I’ve turned into the person I used to mock.

During uni I lived in Glebe, which is a surburb filled with ‘alternative’ types. I used to laugh at them with their dreadlocks going into the heath food store – bloody hippies!

Well now I’m buying organic food, growing my own vegetables, and today I sank to a new low. I made soy yoghurt.

In my defense, it is because Little D has recently been diagnosed with an allergy to cow’s milk protein. This means that not only can he not have milk, but also cheese, butter, yoghurt and anything that has casein or whey added to it. That includes a large percentage of processed foods, even those which you wouldn’t normally think contain milk. Soy cheese for example commonly uses casein as a starter. All kinds of plain crackers use milk protein in its various forms.
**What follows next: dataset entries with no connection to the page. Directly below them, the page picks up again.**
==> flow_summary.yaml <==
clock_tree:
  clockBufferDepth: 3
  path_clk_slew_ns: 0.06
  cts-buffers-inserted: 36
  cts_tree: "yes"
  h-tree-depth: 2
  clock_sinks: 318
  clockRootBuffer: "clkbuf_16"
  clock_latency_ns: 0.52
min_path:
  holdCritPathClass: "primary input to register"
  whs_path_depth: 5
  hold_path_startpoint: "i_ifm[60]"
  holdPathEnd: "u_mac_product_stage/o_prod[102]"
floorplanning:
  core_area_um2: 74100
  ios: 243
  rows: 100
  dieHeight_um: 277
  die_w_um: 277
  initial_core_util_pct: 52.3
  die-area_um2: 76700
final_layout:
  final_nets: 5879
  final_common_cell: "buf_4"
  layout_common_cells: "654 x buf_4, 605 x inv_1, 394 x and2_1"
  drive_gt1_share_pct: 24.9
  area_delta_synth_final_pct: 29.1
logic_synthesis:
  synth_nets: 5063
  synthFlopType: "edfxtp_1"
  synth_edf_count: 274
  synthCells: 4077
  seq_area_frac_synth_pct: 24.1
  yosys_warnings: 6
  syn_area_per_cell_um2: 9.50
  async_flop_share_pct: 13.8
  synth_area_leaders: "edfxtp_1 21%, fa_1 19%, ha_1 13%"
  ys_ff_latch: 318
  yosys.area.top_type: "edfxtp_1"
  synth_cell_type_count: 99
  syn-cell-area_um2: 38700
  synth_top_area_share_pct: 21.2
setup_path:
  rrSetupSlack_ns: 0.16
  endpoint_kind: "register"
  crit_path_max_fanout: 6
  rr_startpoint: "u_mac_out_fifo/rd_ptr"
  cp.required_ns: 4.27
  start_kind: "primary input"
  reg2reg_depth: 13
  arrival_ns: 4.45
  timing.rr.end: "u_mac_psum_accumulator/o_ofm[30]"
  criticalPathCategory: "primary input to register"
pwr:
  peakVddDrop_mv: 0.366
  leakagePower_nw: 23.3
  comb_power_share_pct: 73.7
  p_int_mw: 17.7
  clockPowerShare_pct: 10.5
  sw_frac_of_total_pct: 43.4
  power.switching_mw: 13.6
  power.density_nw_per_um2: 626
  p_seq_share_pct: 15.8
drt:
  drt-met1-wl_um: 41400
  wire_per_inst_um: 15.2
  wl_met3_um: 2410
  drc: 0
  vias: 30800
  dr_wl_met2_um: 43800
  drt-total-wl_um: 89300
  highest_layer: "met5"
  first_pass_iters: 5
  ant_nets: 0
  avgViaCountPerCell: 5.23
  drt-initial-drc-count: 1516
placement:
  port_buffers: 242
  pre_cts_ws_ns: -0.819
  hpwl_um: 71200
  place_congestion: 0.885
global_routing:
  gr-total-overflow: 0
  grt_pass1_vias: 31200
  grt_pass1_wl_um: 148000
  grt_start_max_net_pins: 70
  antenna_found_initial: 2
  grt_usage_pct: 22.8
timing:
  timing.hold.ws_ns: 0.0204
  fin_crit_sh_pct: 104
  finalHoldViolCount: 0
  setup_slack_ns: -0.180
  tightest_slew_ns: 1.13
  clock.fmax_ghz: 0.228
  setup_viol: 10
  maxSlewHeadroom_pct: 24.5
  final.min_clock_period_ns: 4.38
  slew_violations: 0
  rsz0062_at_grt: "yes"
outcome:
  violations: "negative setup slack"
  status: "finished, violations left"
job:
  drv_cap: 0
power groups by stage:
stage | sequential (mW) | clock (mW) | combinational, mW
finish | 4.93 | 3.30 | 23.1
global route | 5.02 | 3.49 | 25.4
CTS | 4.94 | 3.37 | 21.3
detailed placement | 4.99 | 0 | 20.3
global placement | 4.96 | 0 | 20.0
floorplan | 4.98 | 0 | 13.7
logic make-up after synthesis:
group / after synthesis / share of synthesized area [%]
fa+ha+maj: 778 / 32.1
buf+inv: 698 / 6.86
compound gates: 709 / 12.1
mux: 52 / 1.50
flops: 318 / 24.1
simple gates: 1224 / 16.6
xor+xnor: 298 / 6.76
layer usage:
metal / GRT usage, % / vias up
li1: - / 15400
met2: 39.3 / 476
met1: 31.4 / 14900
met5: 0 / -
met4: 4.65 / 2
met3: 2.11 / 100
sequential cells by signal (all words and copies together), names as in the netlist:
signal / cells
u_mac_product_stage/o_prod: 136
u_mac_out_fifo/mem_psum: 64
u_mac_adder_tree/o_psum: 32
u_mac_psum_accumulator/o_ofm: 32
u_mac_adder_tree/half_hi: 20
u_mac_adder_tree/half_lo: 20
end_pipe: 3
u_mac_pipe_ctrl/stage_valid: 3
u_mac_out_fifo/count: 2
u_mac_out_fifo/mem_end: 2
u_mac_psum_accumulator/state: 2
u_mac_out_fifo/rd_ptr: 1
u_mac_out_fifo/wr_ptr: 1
Thankfully, D has taken very well to soy milk. He didn’t even seem to notice it was any different. Depriving him of cheese and yoghurt however has been a different story. Whenever J eats either, D reaches out desperately, making a sound that I can only liken to the sound that kids make when they have their hands up in the classroom and want the teacher to pick them.

Eh, Eh, Eh, Eh!!!

Then we have tears.

Soy milk goes into the canister

So being reasonably familiar with the yoghurt and cheesemaking process I set out to make some soy yoghurt. I’ve outlined the steps for cow’s milk yoghurt previously, and the process is essentially the same.

I used (Woolworth’s brand) Macro organic soy milk. I poured it into the yoghurt making canister, and added the culture. I’d read that the yield on soy yoghurt was lower, so I used approximately 3 times as much culture as I would for normal yoghurt.

Adding the culture

I then added a large pinch of sugar to give the cuture something extra to eat. Soy milk does have some sugar that is digestible to yoghurt culture, but not as much as cow’s milk. I didn’t want to make the yoghurt sweet though, so I only added a little. I then closed the container and put it in the yoghurt maker for about 16 hours.

Soy yoghurt before straining

After that time I put the yoghurt in the fridge for a few hours to firm up a bit more before straining it.

Now you’ll notice from this picture that it differs quite a bit from normal yoghurt. The whey is yellow and the yield is much lower.

With cow’s milk you don’t even need to strain the whey off, but (with this batch at least), quite a bit of whey needed to be strained off before the consistency was right. I strained it through a normal wire sieve, but I think I could have increased the yield by using a finer sieve or some cheesecloth. Not spilling it all over the window sill may also have helped.

Finished Soy Yoghurt

In the end I yielded a little over 500g from 1 litre of soy milk. Not bad I guess for about $2.50.

The flavour is different to cow’s milk yoghurt. It has the required sourness, but there is that definite soy flavour.

A flavour that only a hippy could love.